How is it that a scripting language like Perl avoided the "Slow" label when other languages with faster implementations couldn't?  What did Perl do right or wrong with PR to accomplish this?
======
gdl
It all depends what you're comparing it against, and how you're using it. Keep
in mind that Perl was originally created to fit a text processing and shell
scripting niche, in which it is tuned to perform quite nicely. I've heard it
claimed that its regex engine is likely the fastest you'll find anywhere.

These days its reputation is mainly in the above, and as a glue language. It's
simply not used as much for large standalone applications where people would
really notice the speed issue, in comparison to something like Java (which is
what comes to mind for me as at least at one time having the "slow"
reputation).

And although it might not apply in the distant past, CPAN is large enough now
that for any conceivable resource-intensive task, there will be a modules
available to wrap an appropriate C library.

------
_delirium
Perl was pitched initially as a replacement for shell-scripting + sed + awk;
if you take that as a baseline, Perl is usually much faster. Many of the other
"slow" languages seem to pitch themselves as competitors in wider spaces.

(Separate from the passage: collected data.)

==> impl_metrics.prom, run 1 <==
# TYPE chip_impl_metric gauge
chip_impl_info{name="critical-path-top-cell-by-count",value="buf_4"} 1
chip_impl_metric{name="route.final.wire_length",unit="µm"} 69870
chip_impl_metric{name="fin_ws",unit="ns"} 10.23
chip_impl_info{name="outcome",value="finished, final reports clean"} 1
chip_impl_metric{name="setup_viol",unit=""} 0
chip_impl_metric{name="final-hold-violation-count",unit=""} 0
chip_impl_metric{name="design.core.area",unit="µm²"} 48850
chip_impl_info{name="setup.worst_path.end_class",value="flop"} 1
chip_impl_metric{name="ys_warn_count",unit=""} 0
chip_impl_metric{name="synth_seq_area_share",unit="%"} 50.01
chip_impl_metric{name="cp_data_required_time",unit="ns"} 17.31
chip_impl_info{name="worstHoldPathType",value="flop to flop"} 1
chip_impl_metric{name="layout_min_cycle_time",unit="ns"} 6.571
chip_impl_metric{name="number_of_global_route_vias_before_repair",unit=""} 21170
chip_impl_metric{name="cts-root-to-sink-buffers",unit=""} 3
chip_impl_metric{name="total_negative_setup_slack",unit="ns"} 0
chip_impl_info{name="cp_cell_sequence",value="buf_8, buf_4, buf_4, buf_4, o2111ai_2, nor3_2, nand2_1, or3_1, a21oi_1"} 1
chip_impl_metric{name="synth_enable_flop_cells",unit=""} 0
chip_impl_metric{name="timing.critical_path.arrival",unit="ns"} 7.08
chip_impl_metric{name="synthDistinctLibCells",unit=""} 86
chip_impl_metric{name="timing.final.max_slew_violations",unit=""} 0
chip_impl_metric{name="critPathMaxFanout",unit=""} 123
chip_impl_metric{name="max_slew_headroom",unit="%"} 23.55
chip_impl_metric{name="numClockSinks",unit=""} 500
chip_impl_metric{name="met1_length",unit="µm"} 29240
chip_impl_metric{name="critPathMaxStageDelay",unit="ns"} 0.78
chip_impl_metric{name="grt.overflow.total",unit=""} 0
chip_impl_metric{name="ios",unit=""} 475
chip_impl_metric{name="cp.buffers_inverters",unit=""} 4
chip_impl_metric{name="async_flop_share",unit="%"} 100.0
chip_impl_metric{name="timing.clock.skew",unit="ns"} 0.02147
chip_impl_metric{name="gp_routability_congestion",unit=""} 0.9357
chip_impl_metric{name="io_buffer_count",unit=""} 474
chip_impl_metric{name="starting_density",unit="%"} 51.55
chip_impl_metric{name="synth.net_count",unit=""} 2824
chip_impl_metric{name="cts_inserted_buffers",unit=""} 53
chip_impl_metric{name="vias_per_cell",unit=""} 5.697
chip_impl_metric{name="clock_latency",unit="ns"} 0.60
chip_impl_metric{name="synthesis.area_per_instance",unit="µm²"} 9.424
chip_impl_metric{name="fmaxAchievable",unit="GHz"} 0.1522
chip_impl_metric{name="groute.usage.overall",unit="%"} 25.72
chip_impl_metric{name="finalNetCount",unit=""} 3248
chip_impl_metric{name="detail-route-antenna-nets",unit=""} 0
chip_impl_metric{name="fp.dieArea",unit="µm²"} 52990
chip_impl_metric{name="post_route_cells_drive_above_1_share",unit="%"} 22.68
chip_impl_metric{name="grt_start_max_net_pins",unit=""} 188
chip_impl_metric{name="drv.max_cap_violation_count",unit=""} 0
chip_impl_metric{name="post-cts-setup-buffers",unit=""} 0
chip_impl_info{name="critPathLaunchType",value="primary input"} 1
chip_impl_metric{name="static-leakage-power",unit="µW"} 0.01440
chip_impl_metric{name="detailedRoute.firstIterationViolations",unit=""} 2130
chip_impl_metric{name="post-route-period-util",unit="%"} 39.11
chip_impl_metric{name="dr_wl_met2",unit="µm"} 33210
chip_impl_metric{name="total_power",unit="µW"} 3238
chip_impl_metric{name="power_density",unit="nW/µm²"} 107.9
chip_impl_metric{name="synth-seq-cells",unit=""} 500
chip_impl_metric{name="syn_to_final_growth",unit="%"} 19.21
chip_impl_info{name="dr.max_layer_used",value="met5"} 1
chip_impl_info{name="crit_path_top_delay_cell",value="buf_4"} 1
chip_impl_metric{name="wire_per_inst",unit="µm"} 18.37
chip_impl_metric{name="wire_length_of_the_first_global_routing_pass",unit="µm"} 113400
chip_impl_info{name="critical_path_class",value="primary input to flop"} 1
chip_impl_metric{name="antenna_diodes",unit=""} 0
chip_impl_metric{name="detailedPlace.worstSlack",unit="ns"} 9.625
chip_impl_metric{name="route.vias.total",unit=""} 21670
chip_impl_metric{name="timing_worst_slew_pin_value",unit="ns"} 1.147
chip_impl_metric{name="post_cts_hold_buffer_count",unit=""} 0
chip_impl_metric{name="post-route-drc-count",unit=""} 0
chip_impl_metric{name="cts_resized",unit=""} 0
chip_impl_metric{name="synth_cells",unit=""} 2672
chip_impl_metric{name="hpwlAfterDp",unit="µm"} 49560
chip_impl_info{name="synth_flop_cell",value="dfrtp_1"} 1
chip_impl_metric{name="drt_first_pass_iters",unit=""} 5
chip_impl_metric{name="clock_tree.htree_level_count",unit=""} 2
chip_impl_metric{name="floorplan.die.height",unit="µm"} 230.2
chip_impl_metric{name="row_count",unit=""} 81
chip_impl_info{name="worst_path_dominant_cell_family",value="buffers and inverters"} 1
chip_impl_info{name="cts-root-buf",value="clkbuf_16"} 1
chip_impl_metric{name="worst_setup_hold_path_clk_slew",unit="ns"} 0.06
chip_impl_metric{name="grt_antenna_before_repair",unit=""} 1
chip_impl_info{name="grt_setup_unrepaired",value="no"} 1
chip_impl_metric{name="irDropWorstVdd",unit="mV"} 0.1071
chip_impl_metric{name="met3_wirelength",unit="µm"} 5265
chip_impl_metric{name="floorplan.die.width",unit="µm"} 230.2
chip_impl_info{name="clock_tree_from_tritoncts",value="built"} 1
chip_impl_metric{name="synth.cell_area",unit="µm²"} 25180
## config.mk

```make
export PLATFORM = sky130hd
export DESIGN_NAME = vga_text_writer
export DESIGN_NICKNAME = d
export VERILOG_FILES = /design/src/rtl/vga_text_writer.sv
export SDC_FILE = /design/constraint.sdc
export NUM_CORES = 1
export LEC_CHECK = 0
export BUFFER_PORTS_ARGS = -buffer_cell sky130_fd_sc_hd__buf_2
export CAP_MARGIN = 40
export CORE_UTILIZATION = 57
export DETAILED_ROUTE_END_ITERATION = 10
export GPL_ROUTABILITY_DRIVEN = 0
export PLACE_DENSITY = 0.82
export SLEW_MARGIN = 0
export SYNTH_ARGS = -nofsm -noshare
export SYNTH_HDL_FRONTEND = slang
export SYNTH_SLANG_ARGS = --single-unit
```

## constraint.sdc

```tcl
create_clock -name clk -period 3.63 [get_ports clk]
set_input_delay 0.5445 -clock clk [delete_from_list [all_inputs] [get_ports clk]]
set_output_delay 0.5445 -clock clk [all_outputs]
set_load 0.1 [all_outputs]
```
--- src/rtl/gray_pkg.sv ---
// gray_pkg
//   Shared types and helpers for the Gray-count receive path.
//   trk_state_t : tracker FSM states (INIT / TRACK / FAULT)
//   gray2bin    : Gray-to-binary decode of the low w bits of g
package gray_pkg;

    typedef enum logic [1:0] {
        INIT,
        TRACK,
        FAULT
    } trk_state_t;

    localparam int unsigned GRAY_MAX_W = 32;

    // Walks from the MSB down, carrying the running XOR of the Gray bits.
    function automatic logic [GRAY_MAX_W-1:0] gray2bin(
        input logic [GRAY_MAX_W-1:0] g,
        input int unsigned           w
    );
        logic [GRAY_MAX_W-1:0] b;
        logic                  acc;
        int unsigned           idx;
        b   = '0;
        acc = 1'b0;
        for (int unsigned k = 0; k < GRAY_MAX_W; k++) begin
            idx = GRAY_MAX_W - 1 - k;
            if (idx < w) begin
                acc    = acc ^ g[idx];
                b[idx] = acc;
            end
        end
        return b;
    endfunction

endpackage

--- src/rtl/gray_count_tracker_if.sv ---
// gray_count_tracker_if
//   Bundle between a Gray-count source / control side (master) and the
//   tracker (slave).
//   master drives : gray_in, resync, err_clr
//   slave drives  : bin_out, pos, step_up, step_dn, wrap, err, locked
interface gray_count_tracker_if #(
    parameter int unsigned W     = 3,
    parameter int unsigned POS_W = 8
);
    logic [W-1:0]     gray_in;
    logic             resync;
    logic             err_clr;
    logic [W-1:0]     bin_out;
    logic [POS_W-1:0] pos;
    logic             step_up;
    logic             step_dn;
    logic             wrap;
    logic             err;
    logic             locked;

    modport master (
        output gray_in, resync, err_clr,
        input  bin_out, pos, step_up, step_dn, wrap, err, locked
    );

    modport slave (
        input  gray_in, resync, err_clr,
        output bin_out, pos, step_up, step_dn, wrap, err, locked
    );
endinterface

--- src/rtl/gray2bin_dec.sv ---
// gray2bin_dec
//   Combinational W-bit Gray-to-binary decoder (XOR prefix from the MSB).
//   gray_i : Gray-coded input
//   bin_o  : binary equivalent
module gray2bin_dec #(
    parameter int unsigned W = 3
) (
    input  logic [W-1:0] gray_i,
    output logic [W-1:0] bin_o
);
    // Each binary bit is the XOR of all Gray bits at or above it.
    for (genvar i = 0; i < W; i++) begin : g_bit
        assign bin_o[i] = ^gray_i[W-1:i];
    end
endmodule

--- src/rtl/gray_count_tracker.sv ---
// gray_count_tracker
//   Samples a Gray-coded count every clock, decodes it, classifies the
//   transition (hold / +1 / -1 / illegal) and keeps an extended signed
//   position across wrap-arounds.
//   clk, reset : clock, asynchronous active-high reset
//   trk.gray_in, trk.resync, trk.err_clr : inputs from the source side
//   trk.bin_out, trk.pos                 : registered decode and position
//   trk.step_up, trk.step_dn, trk.wrap   : one-cycle registered pulses
//   trk.err (sticky), trk.locked (TRACK) : status
module gray_count_tracker
    import gray_pkg::*;
#(
    parameter int unsigned W     = 3,
    parameter int unsigned POS_W = 8
) (
    input  logic                 clk,
    input  logic                 reset,
    gray_count_tracker_if.slave  trk
);
    localparam logic [W-1:0]     ONE_W   = W'(1);
    localparam logic [POS_W-1:0] ONE_POS = POS_W'(1);

    trk_state_t       state_q, state_d;
    logic [W-1:0]     bin_q, bin_d;
    logic [POS_W-1:0] pos_q, pos_d;
    logic             up_q, up_d;
    logic             dn_q, dn_d;
    logic             wrap_q, wrap_d;
    logic             err_q, err_d;

    logic [W-1:0]     dec_bin;
    logic [W-1:0]     delta;
    logic             illegal;

    gray2bin_dec #(.W(W)) u_dec (
        .gray_i (trk.gray_in),
        .bin_o  (dec_bin)
    );

    assign delta   = dec_bin - bin_q;
    assign illegal = (delta != '0) && (delta != ONE_W) && (delta != '1);

    // State register and output registers
    always_ff @(posedge clk or posedge reset) begin
        if (reset) begin
            state_q <= INIT;
            bin_q   <= '0;
            pos_q   <= '0;
            up_q    <= 1'b0;
            dn_q    <= 1'b0;
            wrap_q  <= 1'b0;
            err_q   <= 1'b0;
        end else begin
            state_q <= state_d;
            bin_q   <= bin_d;
            pos_q   <= pos_d;
            up_q    <= up_d;
            dn_q    <= dn_d;
            wrap_q  <= wrap_d;
            err_q   <= err_d;
        end
    end

    // Next-state logic
    always_comb begin
        state_d = state_q;
        unique case (state_q)
            INIT:    state_d = TRACK;
            TRACK:   if (!trk.resync && illegal) state_d = FAULT;
            FAULT:   if (trk.err_clr || trk.resync) state_d = TRACK;
            default: state_d = INIT;
        endcase
    end

    // Output / datapath logic
    always_comb begin
        // Every branch (load, resync, hold, step, illegal, fault-follow)
        // ends with bin_out equal to the current decode, so it is hoisted.
        bin_d  = dec_bin;
        pos_d  = pos_q;
        up_d   = 1'b0;
        dn_d   = 1'b0;
        wrap_d = 1'b0;
        // Clear first so an illegal step in the same cycle re-sets it.
        err_d  = trk.err_clr ? 1'b0 : err_q;
        if (state_q == TRACK && !trk.resync) begin
            if (delta == ONE_W) begin
                up_d   = 1'b1;
                pos_d  = pos_q + ONE_POS;
                wrap_d = &bin_q;
            end else if (delta == '1) begin
                dn_d   = 1'b1;
                pos_d  = pos_q - ONE_POS;
                wrap_d = (bin_q == '0);
            end else if (illegal) begin
                err_d  = 1'b1;
            end
        end
    end

    assign trk.bin_out = bin_q;
    assign trk.pos     = pos_q;
    assign trk.step_up = up_q;
    assign trk.step_dn = dn_q;
    assign trk.wrap    = wrap_q;
    assign trk.err     = err_q;
    assign trk.locked  = (state_q == TRACK);
endmodule

--- src/flat_wrapper.sv ---
// flat-port wrapper written by rule: the top's interface ports become plain ports
module gray_count_tracker_flat import gray_pkg::*;
#(
    parameter int unsigned W     = 3,
    parameter int unsigned POS_W = 8
)
  (clk, reset, trk_gray_in, trk_resync, trk_err_clr, trk_bin_out, trk_pos, trk_step_up, trk_step_dn, trk_wrap, trk_err, trk_locked);
  gray_count_tracker_if #(.W(W), .POS_W(POS_W)) trk_i ();
  input  logic clk;
  input  logic reset;
  input wire logic [$bits(trk_i.gray_in)-1:0] trk_gray_in;
  input wire logic [$bits(trk_i.resync)-1:0] trk_resync;
  input wire logic [$bits(trk_i.err_clr)-1:0] trk_err_clr;
  output wire logic [$bits(trk_i.bin_out)-1:0] trk_bin_out;
  output wire logic [$bits(trk_i.pos)-1:0] trk_pos;
  output wire logic [$bits(trk_i.step_up)-1:0] trk_step_up;
  output wire logic [$bits(trk_i.step_dn)-1:0] trk_step_dn;
  output wire logic [$bits(trk_i.wrap)-1:0] trk_wrap;
  output wire logic [$bits(trk_i.err)-1:0] trk_err;
  output wire logic [$bits(trk_i.locked)-1:0] trk_locked;
  assign trk_i.gray_in = trk_gray_in;
  assign trk_i.resync = trk_resync;
  assign trk_i.err_clr = trk_err_clr;
  assign trk_bin_out = trk_i.bin_out;
  assign trk_pos = trk_i.pos;
  assign trk_step_up = trk_i.step_up;
  assign trk_step_dn = trk_i.step_dn;
  assign trk_wrap = trk_i.wrap;
  assign trk_err = trk_i.err;
  assign trk_locked = trk_i.locked;
  gray_count_tracker #(.W(W), .POS_W(POS_W)) u_core (.clk(clk), .reset(reset), .trk(trk_i));
endmodule
--- config.mk ---
export PLATFORM = sky130hd
export DESIGN_NAME = gray_count_tracker_flat
export DESIGN_NICKNAME = d
export VERILOG_FILES = /design/src/rtl/gray_pkg.sv /design/src/rtl/gray_count_tracker_if.sv /design/src/rtl/gray2bin_dec.sv /design/src/rtl/gray_count_tracker.sv /design/src/flat_wrapper.sv
export SDC_FILE = /design/constraint.sdc
export NUM_CORES = 1
export LEC_CHECK = 0
export CAP_MARGIN = 15
export CORE_UTILIZATION = 50
export CTS_CLUSTER_SIZE = 24
export DETAILED_ROUTE_END_ITERATION = 10
export HOLD_SLACK_MARGIN = 0.08
export PLACE_DENSITY = 0.85
export SLEW_MARGIN = 20
export SYNTH_ARGS = -nofsm -noshare
export SYNTH_HDL_FRONTEND = slang
export SYNTH_SLANG_ARGS = --single-unit
--- constraint.sdc ---
create_clock -name clk -period 4.7 [get_ports clk]
set_input_delay 0.47 -clock clk [delete_from_list [all_inputs] [get_ports clk]]
set_output_delay 0.47 -clock clk [all_outputs]
set_load 0.005 [all_outputs]
==> metrics.log <==
[metrics] status: complete, no violations
[metrics] slew at the pin closest to its max-slew limit: 0.640 ns
[metrics] minimum clock period: 4.16 ns
[metrics] number of nets in the layout: 131
[metrics] grt peak-use layer: met2
[metrics] met2 Track Usage GR: 34.6%
[metrics] CP Buf/Inv Count: 2
[metrics] final hold violation count: 0
[metrics] Placed Cells: 135
[metrics] Max-slew headroom: 57.3%
[metrics] area grow syn2layout: 28.0%
[metrics] HPWL after detailed placement: 1340 um
[metrics] IO Pins: 23
[metrics] overall die area: 2080 um2
[metrics] routed wire length per instance: 12.8 um
[metrics] Max-Cap Viols: 0
[metrics] global routing usage on met1: 24.2%
[metrics] number of instances resized during post-cts repair: 0
[metrics] x dimension of the die: 45.6 um
[metrics] startpoint type of the worst setup path: primary input
[metrics] area share of the largest cell type after synthesis: 44.7%
[metrics] CP endpoint kind: flip-flop
[metrics] maximum number of pins on one net before global-route repair: 18
[metrics] Worst IR Drop VDD: 0.368 mV
[metrics] number of input and output port buffers inserted: 22
[metrics] stages on the worst setup path: 15
[metrics] Slew Limit Fails: 0
[metrics] async set-reset flop share out of synthesis: 100%
[metrics] maximum fanout count along the critical path: 7
[metrics] via count of the first global-routing pass: 691
[metrics] Fin Hold WS: 0.474 ns
[metrics] Finish-stage setup viols: 0
[metrics] 1st-pass router iterations: 4
[metrics] Hold Path Depth: 1
[metrics] critical path, cell by cell: clkdlybuf4s50_1 -> xor2_1 -> xnor2_1 -> ha_1 -> inv_1 -> fa_1 -> xnor3_1 -> nor2_1 -> nand2_1 -> fa_1 -> a21o_1 -> a221o_1 -> a21oi_1 -> xor2_1 -> o21ai_1
[metrics] wire length of the first global-routing pass: 2890 um
[metrics] worst stage delay on the critical path: 0.52 ns
[metrics] leading cell type in the layout, fill and taps excluded: sky130_fd_sc_hd__clkdlybuf4s50_1
[metrics] post-route antenna net violation count: 0
[metrics] count of synthesis-stage warnings from yosys: 0
[metrics] worst endpoint required time: 4.87 ns
[metrics] most frequent cells in the layout: 22 x sky130_fd_sc_hd__clkdlybuf4s50_1, 17 x sky130_fd_sc_hd__dfrtp_1, 11 x sky130_fd_sc_hd__nand2_1
[metrics] setup repair bufs after CTS: 0
[metrics] clock transition at the registers of the reported paths: 0.10 ns
[metrics] Core Area: 1760 um2
[metrics] count of filler cells inserted in the layout: 153
[metrics] Cells after Synth: 89
[metrics] initial antenna violation count: 0
[metrics] post-route non-filler standard cell count: 139
[metrics] cts bufs inserted: 3
[metrics] worst hold-check path type: reg2reg
[metrics] clock latency of the later-clocked register in the worst-skew pair: 0.29 ns
[metrics] post-route DRC violation count: 0
[metrics] EDFF count, synth: 0
[metrics] syn nets: 105
[metrics] sequential cell area: 425 um2
[metrics] syn avg cell area: 10.7 um2
[metrics] Static Leak: 0.582 nW
[metrics] data arrival time of the critical path: 4.33 ns
[metrics] CTS Sinks: 17
[metrics] Power, Total: 0.759 mW
[metrics] Max clock buf depth: 2
[metrics] cell at the root of the clock tree: sky130_fd_sc_hd__clkbuf_4
[metrics] post-detailed-route via-to-cell ratio: 5.24
[metrics] Initial Util: 54.0%
[metrics] Total Negative Setup Slacks: 0 ns
[metrics] overflow left after global routing: 0
[metrics] final wirelength: 1780 um
[metrics] met3 Use GR: 2.38%
[metrics] sequential fraction of the synthesis area: 44.7%
[metrics] Power per Cell Area: 623 nW/um2
[metrics] Iter 0 DRT Violations: 9
[metrics] via total after detailed routing: 728
[metrics] TritonCTS clock tree: yes
[metrics] Worst R2R Path Depth: 12
[metrics] Clock H-tree levels: 1
[metrics] biggest area consumer among synthesized cells: sky130_fd_sc_hd__dfrtp_1
[metrics] n_diodes: 0
[metrics] setup clock skew after layout: 0.00619 ns
[metrics] Setup Crit Path Kind: in2reg
[metrics] count of unique library cells instantiated by Yosys: 29
[metrics] GRT Util Overall: 20.1%
[metrics] combined area of all synthesized cells: 952 um2
[metrics] final core utilization: 69.1%
[metrics] Slowest cell on crit path: sky130_fd_sc_hd__clkdlybuf4s50_1
[metrics] hold-fix buffer count after cts: 0
[metrics] cell family contributing the most delay on the critical path: adder cells
[metrics] FP Rows: 15
[metrics] top_reg_cell synth: sky130_fd_sc_hd__dfrtp_1
[metrics] die height: 45.6 um
[metrics] Seq cells post-synth: 17
[metrics] share of the clock period used by the worst path after layout: 88.4%
[metrics] RSZ-0062 raised after global routing: no
[metrics] fraction of layout instances using a drive strength above 1: 6.14%
[metrics] global placer's final weighted congestion: 0.802
[metrics] footprint of the multi-input gates: 482 um2
[metrics] top area cells in the synthesized netlist: sky130_fd_sc_hd__dfrtp_1 45%, sky130_fd_sc_hd__ha_1 9.2%, sky130_fd_sc_hd__xor2_1 4.6%
[metrics] maximum clock rate: 0.241 GHz
[path summary, 6_finish.rpt]
kind	slack, ns	to	start
max	0.54	u_core.trk.pos[6]$_DFFE_PP0P_	trk_gray_in[2]
min	0.47	u_core.trk.pos[7]$_DFFE_PP0P_	u_core.trk.pos[7]$_DFFE_PP0P_
max reg2reg	1.40	u_core.trk.pos[6]$_DFFE_PP0P_	u_core.trk.bin_out[0]$_DFF_PP0_
min reg2reg	0.47	u_core.trk.pos[7]$_DFFE_PP0P_	u_core.trk.pos[7]$_DFFE_PP0P_
max in group asynchronous	3.74	u_core.state_q[1]$_DFFE_PP0P_	reset
min in group asynchronous	0.55	u_core.trk.bin_out[2]$_DFF_PP0_	reset
[worst reg2reg max path: cells and delay by family (launching register included)]
family	cells	cell delay, ns
flops	1	0.41
compound gates	4	0.78
fa+ha+maj	3	1.02
xor+xnor	2	0.39
simple gates	2	0.55
buf+inv	1	0.05
[power breakdown]
group / internal [mW] / switching, mW
Combinational: 0.238 / 0.206
Clock: 0.0331 / 0.0452
Sequential: 0.195 / 0.0417
[stage by stage]
| step | cell area (um2) | setup WS, ns |
|---|---|---|
| final | 1220 | 0.544 |
| after global routing | 1220 | 0.414 |
| after CTS | 1220 | 0.579 |
| after detailed placement | 1190 | 0.283 |
| after global placement | 1190 | 0.439 |
| after floorplan | 952 | 1.22 |
[cell families (layout without fill, tap and decap cells)]
logic type | Yosys count | in the layout | synth area share [%]
AO/OA/AOI/OAI | 22 | 22 | 15.1
XOR/XNOR | 10 | 10 | 10.6
adder cells (fa/ha/maj) | 9 | 9 | 13.4
buffers and inverters | 10 | 35 | 4.73
flip-flops | 17 | 17 | 44.7
multiplexers | 2 | 2 | 2.23
AND/OR/NAND/NOR | 19 | 19 | 9.20
[flip-flops by register name, indices dropped and copies added (netlist names)]
register / cells
u_core.trk.err: 1
u_core.state_q: 2
u_core.trk.step_up: 1
u_core.trk.pos: 8
u_core.trk.bin_out: 3
u_core.trk.step_dn: 1
u_core.trk.wrap: 1
[final cells by class]
type                            instances  area share [%]
Clock buffer                            4            2.16
Multi-Input combinational cell         62            39.5
Tap cell                               25            2.57
Inverter                                9            2.77
Timing Repair Buffer                   22            18.1
Sequential cell                        17            34.9
[synth_stat cells, drive strengths merged, types with 2 or more instances]
cell type  instances
inv                9
fa                 2
a21oi              5
o21ai              7
a21o               2
xnor2              4
and2               2
nand2b             2
o22ai              2
nand2             11
ha                 7
nor2               2
dfrtp             17
xor2               5
[routing by layer]
metal	part of all wire, %	up-vias
li1	-	358
met1	45	351
met2	50	14
met3	2.5	5
met4	2.3	0
met5	0	-
Note: power is estimated with default switching activity, not from simulation.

The text-processing focus, especially early on, might also be a factor,
because if you're mainly banging data through regexes, it's pretty fast. The
super-fancy regexes-that-are-more-than-regular do have degenerate cases, but
they're fast in a wide range of cases, and in my comparisons usually beat sed.

------
billturner
My guess is that Perl has been silently chugging along in the background,
while Ruby (with Rails) and Python (with Django) popped into the spotlight
under higher scrutiny.

Perl hasn't had a popular framework that has built as large a community of
users (and detractors) as any other. They do have frameworks (like Catalyst),
but nothing that has gathered as much attention.